Aim of the exercise
When scanning the data, count every line with "automatic" in it, and report only the resulting number.
Segment Open
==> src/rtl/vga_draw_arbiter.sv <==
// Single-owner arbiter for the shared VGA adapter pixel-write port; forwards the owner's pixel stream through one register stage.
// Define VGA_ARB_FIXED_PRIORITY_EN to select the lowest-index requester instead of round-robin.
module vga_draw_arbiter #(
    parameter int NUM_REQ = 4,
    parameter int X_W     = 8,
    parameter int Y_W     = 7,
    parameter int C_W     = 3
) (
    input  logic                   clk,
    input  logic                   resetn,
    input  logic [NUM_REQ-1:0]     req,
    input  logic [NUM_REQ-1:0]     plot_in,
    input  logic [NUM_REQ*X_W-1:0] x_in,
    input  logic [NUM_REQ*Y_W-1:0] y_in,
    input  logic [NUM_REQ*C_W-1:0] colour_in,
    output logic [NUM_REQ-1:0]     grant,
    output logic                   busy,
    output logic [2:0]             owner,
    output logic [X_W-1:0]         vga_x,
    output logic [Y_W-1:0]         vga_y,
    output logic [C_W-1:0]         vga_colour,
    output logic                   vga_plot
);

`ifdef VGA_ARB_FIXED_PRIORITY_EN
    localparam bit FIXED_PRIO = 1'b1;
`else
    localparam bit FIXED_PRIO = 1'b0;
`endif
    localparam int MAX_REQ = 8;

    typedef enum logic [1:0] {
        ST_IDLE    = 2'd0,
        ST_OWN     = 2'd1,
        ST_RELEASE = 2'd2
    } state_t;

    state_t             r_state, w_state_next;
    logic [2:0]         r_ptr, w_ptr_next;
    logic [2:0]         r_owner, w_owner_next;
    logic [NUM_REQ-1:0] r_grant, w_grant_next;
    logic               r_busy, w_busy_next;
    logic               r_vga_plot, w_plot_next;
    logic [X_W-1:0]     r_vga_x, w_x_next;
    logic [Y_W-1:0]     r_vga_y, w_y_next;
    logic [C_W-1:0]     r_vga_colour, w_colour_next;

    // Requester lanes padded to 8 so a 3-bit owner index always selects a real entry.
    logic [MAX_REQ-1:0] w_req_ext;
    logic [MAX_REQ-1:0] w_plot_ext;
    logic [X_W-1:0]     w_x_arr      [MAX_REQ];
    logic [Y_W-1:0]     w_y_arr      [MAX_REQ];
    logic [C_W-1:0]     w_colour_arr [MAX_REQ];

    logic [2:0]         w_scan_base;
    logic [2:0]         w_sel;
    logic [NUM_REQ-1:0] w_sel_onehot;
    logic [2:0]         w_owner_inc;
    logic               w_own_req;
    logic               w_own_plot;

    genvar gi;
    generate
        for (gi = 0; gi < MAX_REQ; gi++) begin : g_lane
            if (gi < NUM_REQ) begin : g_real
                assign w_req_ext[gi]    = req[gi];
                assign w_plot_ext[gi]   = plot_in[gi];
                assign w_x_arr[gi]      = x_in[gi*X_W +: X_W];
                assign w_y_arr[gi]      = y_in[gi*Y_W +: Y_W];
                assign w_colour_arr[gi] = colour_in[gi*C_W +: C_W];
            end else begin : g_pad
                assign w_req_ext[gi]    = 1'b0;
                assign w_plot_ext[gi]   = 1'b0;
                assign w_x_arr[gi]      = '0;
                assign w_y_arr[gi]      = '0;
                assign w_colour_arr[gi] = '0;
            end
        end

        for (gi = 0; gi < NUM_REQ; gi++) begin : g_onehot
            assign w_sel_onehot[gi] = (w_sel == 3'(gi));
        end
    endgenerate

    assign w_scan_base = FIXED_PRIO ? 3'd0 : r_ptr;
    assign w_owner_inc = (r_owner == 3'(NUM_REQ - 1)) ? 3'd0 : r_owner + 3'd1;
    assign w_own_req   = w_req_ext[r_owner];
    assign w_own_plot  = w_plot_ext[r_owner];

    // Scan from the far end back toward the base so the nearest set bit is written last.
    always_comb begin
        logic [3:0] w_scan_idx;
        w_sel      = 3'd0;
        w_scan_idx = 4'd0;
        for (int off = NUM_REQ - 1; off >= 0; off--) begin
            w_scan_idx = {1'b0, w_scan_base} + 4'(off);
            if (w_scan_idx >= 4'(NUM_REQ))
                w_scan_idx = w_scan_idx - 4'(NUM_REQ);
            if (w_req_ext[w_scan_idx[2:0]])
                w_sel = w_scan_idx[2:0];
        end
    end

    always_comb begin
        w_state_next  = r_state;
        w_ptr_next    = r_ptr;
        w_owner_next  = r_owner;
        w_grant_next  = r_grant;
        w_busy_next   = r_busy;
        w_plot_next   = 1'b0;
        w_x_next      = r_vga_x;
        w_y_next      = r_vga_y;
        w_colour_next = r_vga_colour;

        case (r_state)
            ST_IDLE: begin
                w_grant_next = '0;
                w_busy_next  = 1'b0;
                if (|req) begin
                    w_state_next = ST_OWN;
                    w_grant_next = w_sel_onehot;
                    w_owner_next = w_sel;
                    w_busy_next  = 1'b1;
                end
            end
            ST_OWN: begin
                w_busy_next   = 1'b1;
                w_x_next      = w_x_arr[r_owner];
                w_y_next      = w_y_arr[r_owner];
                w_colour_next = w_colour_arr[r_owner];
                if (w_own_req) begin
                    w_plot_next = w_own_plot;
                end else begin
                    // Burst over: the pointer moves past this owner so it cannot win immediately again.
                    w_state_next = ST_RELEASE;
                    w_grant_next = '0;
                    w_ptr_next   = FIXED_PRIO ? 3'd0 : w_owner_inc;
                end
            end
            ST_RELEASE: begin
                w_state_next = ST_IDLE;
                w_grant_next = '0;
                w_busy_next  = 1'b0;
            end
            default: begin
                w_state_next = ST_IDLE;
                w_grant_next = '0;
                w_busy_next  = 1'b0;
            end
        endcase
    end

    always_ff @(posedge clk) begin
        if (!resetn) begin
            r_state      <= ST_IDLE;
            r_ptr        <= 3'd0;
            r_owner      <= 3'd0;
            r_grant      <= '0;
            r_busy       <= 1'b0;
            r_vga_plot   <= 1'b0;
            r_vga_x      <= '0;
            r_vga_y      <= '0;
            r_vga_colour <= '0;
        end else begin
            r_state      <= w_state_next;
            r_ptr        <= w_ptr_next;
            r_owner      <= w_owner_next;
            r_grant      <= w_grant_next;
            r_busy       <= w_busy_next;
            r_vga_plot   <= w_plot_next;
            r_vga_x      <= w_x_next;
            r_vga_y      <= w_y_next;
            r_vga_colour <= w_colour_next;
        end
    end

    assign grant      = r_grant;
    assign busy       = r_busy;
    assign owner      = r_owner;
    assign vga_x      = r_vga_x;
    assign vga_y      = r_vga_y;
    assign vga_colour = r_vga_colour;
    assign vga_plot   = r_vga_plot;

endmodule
Segment Closed
Segment Open
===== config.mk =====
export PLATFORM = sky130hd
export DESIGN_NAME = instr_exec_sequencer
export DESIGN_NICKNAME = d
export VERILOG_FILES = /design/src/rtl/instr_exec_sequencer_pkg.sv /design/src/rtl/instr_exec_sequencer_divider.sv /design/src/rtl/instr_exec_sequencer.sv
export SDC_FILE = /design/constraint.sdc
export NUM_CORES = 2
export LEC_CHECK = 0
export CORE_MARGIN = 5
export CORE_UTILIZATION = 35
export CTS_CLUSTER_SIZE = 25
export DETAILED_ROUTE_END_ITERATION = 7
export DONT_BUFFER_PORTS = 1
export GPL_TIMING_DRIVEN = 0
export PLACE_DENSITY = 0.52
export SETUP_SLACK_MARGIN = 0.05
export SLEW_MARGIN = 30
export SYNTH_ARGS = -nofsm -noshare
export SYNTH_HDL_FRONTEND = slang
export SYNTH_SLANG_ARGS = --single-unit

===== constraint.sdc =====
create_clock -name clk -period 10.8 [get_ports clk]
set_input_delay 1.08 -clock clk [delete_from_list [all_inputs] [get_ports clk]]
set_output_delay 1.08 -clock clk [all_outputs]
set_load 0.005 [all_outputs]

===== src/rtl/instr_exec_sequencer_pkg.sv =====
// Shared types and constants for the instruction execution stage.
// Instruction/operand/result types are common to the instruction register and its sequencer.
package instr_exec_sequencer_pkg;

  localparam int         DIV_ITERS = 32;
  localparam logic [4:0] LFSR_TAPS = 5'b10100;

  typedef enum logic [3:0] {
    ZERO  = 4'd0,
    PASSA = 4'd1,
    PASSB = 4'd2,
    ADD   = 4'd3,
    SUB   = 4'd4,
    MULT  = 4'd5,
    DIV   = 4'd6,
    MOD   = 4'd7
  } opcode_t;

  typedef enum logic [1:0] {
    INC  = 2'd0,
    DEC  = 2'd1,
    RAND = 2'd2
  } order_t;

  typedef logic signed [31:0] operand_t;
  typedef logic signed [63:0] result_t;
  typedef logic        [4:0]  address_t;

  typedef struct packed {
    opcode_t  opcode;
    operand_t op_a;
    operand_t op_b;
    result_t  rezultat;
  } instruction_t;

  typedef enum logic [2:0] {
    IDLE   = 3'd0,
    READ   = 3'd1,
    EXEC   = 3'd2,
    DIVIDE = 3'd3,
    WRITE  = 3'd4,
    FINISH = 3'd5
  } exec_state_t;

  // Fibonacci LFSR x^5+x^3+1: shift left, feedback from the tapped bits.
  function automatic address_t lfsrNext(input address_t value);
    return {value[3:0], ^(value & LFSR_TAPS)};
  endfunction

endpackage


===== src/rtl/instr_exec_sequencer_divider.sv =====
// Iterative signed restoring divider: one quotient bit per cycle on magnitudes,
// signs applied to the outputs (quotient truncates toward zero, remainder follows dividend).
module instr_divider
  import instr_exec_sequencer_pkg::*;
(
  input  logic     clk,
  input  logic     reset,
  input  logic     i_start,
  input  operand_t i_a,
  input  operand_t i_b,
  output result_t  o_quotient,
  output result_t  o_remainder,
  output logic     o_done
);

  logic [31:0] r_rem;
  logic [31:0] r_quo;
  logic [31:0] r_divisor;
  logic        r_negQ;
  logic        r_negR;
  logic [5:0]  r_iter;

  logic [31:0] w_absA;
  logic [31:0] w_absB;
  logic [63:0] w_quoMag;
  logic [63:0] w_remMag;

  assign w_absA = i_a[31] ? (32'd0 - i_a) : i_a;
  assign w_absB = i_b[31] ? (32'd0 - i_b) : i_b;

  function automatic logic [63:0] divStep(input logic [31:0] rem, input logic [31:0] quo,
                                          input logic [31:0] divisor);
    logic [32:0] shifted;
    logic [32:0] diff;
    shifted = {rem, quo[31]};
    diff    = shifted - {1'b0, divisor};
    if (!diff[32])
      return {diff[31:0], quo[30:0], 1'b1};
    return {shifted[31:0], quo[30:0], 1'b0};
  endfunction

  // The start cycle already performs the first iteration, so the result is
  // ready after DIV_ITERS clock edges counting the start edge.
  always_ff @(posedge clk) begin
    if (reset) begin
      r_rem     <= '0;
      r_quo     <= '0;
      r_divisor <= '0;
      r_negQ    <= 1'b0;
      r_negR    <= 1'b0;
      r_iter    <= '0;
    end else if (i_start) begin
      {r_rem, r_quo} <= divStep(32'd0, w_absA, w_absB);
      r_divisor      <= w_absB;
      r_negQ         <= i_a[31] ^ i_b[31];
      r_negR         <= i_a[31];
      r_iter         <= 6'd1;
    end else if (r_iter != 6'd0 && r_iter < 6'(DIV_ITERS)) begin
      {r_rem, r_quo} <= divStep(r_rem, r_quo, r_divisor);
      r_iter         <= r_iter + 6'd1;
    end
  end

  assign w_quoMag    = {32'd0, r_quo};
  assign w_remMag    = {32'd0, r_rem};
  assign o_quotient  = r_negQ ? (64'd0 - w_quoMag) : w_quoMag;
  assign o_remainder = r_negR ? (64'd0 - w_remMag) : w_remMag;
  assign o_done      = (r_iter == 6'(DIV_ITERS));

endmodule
Segment Closed
Result of this task
2